## [Exercise description]
Note how many lines in these entries contain "slave", and reply with that number alone.

Saved entries:
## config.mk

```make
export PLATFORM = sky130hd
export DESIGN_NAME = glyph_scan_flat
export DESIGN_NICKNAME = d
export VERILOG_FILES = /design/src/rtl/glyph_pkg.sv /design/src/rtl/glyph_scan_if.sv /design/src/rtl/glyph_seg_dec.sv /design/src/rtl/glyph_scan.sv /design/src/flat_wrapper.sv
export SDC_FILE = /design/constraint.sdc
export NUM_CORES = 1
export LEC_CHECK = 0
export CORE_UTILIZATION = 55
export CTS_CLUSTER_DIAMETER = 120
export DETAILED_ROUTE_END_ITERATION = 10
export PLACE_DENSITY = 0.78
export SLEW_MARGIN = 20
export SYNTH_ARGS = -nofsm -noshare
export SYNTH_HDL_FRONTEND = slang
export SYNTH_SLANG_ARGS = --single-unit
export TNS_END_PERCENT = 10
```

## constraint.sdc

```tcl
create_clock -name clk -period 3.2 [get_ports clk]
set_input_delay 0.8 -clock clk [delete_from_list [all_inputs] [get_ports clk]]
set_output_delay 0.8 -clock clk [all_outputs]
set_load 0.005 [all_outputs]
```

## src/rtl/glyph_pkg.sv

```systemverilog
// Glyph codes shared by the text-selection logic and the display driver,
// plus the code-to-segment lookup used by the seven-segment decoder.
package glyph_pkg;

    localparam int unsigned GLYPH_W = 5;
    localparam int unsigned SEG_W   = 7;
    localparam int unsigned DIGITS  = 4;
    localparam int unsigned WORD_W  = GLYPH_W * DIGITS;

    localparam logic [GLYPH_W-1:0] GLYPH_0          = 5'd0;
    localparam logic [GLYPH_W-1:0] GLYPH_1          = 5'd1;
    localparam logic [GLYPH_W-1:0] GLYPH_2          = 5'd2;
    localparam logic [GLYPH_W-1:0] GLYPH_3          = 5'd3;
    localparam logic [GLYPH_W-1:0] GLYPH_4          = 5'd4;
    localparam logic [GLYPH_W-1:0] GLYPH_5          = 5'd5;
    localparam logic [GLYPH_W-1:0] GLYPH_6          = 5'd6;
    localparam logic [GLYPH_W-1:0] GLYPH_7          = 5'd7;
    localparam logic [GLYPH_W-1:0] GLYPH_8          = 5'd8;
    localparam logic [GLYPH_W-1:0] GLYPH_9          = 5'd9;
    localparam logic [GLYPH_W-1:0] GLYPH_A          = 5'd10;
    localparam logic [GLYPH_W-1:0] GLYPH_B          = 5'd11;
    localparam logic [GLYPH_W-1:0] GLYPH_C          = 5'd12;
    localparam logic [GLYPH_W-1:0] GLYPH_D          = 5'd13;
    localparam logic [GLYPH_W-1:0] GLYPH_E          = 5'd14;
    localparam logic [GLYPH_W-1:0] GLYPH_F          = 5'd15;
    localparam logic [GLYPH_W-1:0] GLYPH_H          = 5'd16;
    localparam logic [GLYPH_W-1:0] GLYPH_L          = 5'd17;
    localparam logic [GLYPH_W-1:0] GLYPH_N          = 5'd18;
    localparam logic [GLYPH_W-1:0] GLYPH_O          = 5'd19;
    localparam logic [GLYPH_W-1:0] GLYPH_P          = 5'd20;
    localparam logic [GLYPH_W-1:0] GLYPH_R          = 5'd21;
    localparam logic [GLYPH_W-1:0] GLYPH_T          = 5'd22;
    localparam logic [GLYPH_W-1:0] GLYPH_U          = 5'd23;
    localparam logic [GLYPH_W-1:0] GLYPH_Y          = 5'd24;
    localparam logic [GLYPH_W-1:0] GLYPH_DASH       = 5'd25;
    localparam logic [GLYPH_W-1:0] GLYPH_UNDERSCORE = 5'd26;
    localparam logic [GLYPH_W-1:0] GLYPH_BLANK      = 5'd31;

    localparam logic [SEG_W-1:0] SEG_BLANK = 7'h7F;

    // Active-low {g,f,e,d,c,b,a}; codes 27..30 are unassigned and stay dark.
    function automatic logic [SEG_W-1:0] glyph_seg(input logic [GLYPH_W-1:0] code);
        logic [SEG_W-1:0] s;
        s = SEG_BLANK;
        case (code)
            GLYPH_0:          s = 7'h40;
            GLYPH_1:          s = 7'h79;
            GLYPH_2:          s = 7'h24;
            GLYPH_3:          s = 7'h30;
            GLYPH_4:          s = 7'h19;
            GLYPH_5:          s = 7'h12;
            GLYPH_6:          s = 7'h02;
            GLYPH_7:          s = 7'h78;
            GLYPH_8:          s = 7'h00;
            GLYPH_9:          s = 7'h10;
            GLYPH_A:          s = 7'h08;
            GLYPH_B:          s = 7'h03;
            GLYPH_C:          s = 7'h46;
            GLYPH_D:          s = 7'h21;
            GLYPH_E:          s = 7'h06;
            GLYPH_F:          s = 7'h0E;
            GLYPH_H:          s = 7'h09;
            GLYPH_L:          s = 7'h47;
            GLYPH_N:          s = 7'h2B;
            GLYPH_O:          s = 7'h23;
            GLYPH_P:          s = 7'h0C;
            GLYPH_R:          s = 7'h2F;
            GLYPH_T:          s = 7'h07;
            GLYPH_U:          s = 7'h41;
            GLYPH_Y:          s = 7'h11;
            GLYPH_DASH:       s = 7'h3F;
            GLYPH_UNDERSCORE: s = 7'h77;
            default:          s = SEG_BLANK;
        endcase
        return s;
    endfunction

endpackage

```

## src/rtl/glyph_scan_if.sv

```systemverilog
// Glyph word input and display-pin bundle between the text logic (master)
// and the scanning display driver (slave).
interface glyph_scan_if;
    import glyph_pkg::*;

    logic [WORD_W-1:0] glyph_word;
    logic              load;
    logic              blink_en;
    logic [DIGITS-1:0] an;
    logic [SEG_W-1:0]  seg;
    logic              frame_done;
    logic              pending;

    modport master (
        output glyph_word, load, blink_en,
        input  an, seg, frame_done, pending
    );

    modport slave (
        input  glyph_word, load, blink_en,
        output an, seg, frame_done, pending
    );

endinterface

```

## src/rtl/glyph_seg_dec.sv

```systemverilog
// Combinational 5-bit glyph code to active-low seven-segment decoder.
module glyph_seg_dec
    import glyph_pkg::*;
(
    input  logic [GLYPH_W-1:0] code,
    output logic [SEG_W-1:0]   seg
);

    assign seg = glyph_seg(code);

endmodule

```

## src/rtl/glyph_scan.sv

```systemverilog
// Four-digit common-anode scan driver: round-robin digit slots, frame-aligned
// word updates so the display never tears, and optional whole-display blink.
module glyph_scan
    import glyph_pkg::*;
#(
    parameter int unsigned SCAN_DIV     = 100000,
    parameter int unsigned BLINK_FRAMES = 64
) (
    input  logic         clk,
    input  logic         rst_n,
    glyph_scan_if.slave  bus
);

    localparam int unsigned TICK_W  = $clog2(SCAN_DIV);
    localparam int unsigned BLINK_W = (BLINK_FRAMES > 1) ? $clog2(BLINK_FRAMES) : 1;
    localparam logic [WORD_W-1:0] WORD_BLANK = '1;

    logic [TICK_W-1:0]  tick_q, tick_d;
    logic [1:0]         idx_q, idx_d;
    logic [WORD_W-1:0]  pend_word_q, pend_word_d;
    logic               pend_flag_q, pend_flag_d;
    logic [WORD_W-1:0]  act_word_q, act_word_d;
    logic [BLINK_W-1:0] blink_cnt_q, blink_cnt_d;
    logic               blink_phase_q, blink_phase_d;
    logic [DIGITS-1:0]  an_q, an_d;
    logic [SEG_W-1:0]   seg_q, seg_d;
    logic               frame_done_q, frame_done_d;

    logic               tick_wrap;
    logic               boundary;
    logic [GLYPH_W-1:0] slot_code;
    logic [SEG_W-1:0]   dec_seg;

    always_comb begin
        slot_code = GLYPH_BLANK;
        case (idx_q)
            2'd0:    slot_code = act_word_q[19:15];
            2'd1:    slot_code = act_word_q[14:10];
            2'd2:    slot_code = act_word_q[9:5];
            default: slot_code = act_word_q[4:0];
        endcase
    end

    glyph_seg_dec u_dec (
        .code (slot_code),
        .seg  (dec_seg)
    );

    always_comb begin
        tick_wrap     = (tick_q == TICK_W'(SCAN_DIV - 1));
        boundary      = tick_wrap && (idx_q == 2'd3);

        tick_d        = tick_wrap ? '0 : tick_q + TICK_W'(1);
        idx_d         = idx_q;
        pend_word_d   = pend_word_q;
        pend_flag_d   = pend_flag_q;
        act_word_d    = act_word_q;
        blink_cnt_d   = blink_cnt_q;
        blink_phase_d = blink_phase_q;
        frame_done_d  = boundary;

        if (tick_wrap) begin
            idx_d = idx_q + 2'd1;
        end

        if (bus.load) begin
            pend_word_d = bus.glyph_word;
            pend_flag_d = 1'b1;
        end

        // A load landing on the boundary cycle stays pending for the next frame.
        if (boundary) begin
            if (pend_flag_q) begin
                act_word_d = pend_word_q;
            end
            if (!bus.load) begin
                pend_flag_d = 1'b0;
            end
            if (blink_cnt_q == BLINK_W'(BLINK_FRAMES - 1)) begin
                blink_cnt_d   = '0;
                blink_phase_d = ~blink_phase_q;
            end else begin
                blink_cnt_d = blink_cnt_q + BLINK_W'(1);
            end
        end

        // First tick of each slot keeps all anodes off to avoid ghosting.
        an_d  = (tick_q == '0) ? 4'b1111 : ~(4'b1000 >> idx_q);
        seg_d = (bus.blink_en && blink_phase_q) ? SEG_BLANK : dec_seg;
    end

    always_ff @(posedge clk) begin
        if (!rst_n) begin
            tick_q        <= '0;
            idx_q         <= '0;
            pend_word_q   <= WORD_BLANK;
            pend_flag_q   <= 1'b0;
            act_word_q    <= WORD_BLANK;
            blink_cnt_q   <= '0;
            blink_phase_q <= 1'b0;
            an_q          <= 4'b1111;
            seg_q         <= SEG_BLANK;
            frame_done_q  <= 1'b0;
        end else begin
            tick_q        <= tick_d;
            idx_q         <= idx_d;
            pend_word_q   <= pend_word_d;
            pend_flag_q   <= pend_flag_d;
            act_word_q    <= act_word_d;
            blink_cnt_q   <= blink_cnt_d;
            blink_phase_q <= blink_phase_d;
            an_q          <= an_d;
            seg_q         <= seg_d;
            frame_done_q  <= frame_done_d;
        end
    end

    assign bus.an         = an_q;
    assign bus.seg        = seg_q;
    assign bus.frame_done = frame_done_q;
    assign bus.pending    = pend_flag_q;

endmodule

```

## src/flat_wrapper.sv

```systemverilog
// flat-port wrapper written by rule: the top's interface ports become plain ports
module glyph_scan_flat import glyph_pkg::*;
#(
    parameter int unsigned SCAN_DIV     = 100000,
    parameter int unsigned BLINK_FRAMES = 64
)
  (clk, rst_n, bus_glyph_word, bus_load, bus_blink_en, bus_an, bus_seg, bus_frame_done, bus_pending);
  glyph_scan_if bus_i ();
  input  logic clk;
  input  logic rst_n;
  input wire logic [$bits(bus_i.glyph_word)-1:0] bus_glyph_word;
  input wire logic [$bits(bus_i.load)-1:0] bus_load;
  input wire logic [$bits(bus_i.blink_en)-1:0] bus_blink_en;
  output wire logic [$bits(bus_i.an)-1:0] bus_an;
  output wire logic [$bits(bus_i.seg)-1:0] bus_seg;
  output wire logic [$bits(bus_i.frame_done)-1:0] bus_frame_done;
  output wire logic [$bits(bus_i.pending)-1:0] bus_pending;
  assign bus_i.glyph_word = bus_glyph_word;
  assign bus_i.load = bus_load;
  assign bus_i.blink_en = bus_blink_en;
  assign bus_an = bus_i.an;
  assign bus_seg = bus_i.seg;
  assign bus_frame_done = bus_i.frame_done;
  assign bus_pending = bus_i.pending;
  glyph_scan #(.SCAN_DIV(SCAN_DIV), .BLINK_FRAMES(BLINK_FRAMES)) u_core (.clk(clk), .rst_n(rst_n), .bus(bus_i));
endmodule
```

## [Answer to this problem]
3